### Task brief
Search each line of the data for the word "gains"; copy every line where it is found.

----- Dataset excerpts

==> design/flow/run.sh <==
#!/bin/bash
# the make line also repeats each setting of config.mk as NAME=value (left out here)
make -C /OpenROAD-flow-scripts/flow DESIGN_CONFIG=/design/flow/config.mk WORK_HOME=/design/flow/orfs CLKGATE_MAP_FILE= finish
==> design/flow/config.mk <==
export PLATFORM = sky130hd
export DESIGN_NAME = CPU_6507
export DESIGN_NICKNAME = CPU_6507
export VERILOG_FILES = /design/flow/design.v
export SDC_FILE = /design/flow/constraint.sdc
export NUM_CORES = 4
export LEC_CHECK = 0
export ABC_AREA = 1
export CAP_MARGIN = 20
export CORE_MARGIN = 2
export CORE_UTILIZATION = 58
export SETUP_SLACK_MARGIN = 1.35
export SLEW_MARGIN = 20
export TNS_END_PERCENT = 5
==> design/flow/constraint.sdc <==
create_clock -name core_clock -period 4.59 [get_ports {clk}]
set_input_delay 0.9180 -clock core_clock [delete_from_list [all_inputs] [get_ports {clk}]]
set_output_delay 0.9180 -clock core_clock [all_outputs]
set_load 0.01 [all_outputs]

----------
----- Dataset excerpts

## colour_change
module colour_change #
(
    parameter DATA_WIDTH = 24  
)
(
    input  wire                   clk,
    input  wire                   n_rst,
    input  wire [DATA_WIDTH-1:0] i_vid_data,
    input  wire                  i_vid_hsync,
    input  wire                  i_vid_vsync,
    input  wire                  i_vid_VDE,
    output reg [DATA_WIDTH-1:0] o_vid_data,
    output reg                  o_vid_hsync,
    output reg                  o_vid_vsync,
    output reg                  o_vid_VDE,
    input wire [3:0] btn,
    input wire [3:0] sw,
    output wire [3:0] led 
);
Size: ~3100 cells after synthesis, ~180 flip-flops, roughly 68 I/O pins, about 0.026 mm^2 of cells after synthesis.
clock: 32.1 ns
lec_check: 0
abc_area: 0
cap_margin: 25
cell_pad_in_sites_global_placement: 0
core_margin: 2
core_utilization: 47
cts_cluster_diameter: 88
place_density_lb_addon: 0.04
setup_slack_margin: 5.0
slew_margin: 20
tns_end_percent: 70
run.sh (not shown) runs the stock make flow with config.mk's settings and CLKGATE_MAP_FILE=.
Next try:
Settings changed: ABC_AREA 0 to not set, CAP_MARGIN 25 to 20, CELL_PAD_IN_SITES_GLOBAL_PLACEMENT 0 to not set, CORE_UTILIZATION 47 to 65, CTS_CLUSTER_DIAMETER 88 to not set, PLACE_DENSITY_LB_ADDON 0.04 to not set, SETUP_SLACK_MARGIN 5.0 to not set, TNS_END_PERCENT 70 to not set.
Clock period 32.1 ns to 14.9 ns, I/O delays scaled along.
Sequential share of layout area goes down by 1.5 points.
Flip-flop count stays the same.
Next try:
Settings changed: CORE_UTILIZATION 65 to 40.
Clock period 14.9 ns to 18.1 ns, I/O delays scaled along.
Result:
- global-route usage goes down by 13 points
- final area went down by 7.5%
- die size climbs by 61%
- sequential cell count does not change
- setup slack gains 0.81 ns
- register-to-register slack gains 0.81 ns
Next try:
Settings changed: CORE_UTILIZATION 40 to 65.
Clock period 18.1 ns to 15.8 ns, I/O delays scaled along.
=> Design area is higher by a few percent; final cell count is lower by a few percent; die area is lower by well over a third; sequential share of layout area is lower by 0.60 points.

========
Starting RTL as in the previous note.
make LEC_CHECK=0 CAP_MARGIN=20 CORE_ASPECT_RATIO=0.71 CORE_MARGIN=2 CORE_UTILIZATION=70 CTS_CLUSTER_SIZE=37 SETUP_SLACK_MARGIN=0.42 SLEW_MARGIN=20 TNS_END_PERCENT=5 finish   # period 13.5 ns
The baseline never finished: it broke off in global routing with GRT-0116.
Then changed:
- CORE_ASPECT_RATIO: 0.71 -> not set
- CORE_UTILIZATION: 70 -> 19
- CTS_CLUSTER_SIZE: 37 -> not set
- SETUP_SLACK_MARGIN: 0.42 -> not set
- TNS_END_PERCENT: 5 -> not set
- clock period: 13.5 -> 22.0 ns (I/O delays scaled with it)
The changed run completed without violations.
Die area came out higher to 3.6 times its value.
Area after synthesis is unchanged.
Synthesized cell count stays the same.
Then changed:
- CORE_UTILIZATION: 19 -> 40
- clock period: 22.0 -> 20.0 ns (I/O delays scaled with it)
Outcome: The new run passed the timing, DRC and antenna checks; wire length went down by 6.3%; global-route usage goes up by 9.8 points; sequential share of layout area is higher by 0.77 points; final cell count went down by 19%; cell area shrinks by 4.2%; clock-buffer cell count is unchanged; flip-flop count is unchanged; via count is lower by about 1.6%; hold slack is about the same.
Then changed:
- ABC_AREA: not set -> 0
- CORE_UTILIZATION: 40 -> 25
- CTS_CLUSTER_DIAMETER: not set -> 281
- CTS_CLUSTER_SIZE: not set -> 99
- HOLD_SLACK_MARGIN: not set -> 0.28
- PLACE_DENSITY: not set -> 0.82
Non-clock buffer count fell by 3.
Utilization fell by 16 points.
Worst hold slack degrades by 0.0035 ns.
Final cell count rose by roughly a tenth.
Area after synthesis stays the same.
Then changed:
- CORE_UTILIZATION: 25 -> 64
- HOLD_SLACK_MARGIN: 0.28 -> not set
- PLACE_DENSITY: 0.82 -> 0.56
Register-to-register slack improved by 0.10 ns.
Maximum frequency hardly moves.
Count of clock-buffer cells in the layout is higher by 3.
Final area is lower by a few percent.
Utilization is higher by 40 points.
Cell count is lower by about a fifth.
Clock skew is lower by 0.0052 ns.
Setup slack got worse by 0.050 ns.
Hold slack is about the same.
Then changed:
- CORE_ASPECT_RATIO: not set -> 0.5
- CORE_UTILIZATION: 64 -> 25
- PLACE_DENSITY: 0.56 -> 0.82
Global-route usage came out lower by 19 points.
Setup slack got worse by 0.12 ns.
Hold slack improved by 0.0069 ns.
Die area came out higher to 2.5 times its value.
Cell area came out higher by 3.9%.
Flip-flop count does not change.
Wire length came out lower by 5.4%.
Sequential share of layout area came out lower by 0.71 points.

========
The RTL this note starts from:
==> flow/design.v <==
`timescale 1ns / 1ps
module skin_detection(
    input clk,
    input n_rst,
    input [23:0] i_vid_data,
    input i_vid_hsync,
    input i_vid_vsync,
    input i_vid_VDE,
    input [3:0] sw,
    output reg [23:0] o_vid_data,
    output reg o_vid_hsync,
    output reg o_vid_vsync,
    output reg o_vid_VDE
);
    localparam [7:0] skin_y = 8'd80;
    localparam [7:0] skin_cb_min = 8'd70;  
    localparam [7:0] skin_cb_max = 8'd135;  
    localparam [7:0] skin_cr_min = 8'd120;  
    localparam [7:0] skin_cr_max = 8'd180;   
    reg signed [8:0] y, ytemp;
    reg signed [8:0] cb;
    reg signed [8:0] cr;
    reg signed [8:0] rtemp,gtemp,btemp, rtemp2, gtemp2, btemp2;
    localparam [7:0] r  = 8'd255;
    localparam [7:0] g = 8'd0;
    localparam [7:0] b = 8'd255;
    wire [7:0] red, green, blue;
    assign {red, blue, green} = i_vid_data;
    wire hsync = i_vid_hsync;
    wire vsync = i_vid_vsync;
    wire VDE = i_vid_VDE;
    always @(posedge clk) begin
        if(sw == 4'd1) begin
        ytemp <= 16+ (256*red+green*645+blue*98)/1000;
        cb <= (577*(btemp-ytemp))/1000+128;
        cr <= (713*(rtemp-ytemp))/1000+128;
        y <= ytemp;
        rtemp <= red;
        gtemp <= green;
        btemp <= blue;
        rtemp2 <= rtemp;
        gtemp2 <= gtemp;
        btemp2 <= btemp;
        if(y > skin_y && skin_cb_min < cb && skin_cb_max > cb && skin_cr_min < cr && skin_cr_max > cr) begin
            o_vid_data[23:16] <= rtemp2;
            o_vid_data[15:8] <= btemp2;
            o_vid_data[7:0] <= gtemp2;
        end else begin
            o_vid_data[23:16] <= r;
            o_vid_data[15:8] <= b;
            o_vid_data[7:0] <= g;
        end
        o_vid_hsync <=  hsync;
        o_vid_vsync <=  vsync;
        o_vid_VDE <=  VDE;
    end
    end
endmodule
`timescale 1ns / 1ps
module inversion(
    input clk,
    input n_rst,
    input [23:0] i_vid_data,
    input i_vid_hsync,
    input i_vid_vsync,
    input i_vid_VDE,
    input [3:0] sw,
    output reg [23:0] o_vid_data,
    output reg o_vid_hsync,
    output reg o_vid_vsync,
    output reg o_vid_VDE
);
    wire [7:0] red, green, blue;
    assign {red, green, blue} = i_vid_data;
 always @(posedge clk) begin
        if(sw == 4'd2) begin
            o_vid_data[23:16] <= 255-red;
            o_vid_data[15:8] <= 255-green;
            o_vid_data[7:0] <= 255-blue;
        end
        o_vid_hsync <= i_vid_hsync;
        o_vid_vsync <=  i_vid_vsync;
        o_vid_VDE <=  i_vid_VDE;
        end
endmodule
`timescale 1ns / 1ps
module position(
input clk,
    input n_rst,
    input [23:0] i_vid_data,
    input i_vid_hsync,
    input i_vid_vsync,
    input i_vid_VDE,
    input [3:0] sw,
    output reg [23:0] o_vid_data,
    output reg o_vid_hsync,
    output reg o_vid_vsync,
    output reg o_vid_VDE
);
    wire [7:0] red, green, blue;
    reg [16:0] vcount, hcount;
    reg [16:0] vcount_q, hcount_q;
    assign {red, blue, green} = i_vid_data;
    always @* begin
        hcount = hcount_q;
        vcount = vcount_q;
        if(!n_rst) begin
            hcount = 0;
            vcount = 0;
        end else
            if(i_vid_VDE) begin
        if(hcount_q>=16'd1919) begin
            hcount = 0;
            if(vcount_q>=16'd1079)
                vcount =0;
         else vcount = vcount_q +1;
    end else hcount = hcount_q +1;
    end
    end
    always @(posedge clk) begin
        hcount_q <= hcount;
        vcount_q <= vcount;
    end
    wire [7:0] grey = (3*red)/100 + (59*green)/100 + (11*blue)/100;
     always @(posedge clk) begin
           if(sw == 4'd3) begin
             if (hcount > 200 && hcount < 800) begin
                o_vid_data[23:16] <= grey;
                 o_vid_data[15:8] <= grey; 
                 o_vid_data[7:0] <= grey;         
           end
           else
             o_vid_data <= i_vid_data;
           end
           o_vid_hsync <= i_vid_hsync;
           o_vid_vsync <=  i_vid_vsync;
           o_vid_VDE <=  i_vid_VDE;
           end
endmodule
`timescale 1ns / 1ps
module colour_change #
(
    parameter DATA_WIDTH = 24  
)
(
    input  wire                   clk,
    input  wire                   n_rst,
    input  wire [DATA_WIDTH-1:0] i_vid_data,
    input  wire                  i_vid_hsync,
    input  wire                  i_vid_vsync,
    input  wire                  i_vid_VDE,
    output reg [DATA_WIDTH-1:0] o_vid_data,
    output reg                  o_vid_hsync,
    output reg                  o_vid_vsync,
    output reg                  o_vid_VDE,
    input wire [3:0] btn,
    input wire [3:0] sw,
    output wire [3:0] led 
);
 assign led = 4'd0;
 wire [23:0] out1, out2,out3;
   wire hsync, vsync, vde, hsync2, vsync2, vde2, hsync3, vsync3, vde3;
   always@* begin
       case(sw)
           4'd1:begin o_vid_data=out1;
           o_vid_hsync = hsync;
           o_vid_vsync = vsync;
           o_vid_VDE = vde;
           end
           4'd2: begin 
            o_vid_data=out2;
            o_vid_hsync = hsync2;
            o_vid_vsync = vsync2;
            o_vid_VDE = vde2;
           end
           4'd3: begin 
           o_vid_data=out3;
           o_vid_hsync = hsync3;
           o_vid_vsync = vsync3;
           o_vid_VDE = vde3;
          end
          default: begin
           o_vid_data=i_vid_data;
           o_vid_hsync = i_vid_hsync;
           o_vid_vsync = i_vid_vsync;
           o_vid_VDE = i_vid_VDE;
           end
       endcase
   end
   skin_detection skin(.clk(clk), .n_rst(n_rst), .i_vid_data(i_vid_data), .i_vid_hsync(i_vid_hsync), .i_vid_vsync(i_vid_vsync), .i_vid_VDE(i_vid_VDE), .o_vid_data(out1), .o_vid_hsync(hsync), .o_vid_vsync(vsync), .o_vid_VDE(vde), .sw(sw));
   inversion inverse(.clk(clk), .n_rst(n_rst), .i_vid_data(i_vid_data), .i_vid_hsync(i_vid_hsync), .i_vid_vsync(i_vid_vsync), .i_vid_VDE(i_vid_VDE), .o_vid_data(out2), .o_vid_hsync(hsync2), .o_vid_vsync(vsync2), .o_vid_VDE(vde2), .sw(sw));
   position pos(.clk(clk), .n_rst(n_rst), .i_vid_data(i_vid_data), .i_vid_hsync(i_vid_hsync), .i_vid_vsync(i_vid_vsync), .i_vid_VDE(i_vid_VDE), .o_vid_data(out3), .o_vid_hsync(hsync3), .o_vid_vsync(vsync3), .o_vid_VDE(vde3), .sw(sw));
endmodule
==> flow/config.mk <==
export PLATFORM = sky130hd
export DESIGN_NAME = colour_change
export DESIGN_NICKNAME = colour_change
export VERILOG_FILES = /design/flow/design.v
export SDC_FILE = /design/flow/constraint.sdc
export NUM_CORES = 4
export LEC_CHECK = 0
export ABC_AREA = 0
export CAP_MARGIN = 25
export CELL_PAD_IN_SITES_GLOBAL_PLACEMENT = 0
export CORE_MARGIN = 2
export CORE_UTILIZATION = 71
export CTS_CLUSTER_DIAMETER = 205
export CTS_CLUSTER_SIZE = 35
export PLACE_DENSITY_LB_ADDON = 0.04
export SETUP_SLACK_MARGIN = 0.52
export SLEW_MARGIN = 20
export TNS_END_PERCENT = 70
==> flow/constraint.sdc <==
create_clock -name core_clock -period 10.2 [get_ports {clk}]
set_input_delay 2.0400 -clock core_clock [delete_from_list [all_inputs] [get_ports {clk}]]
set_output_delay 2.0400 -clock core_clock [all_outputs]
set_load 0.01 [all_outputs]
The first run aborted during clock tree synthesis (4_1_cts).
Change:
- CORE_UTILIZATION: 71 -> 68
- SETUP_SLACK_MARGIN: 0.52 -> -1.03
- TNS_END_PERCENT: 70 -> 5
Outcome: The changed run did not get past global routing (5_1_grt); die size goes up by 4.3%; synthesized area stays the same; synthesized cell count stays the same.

----------

### Your response
- setup slack gains 0.81 ns
- register-to-register slack gains 0.81 ns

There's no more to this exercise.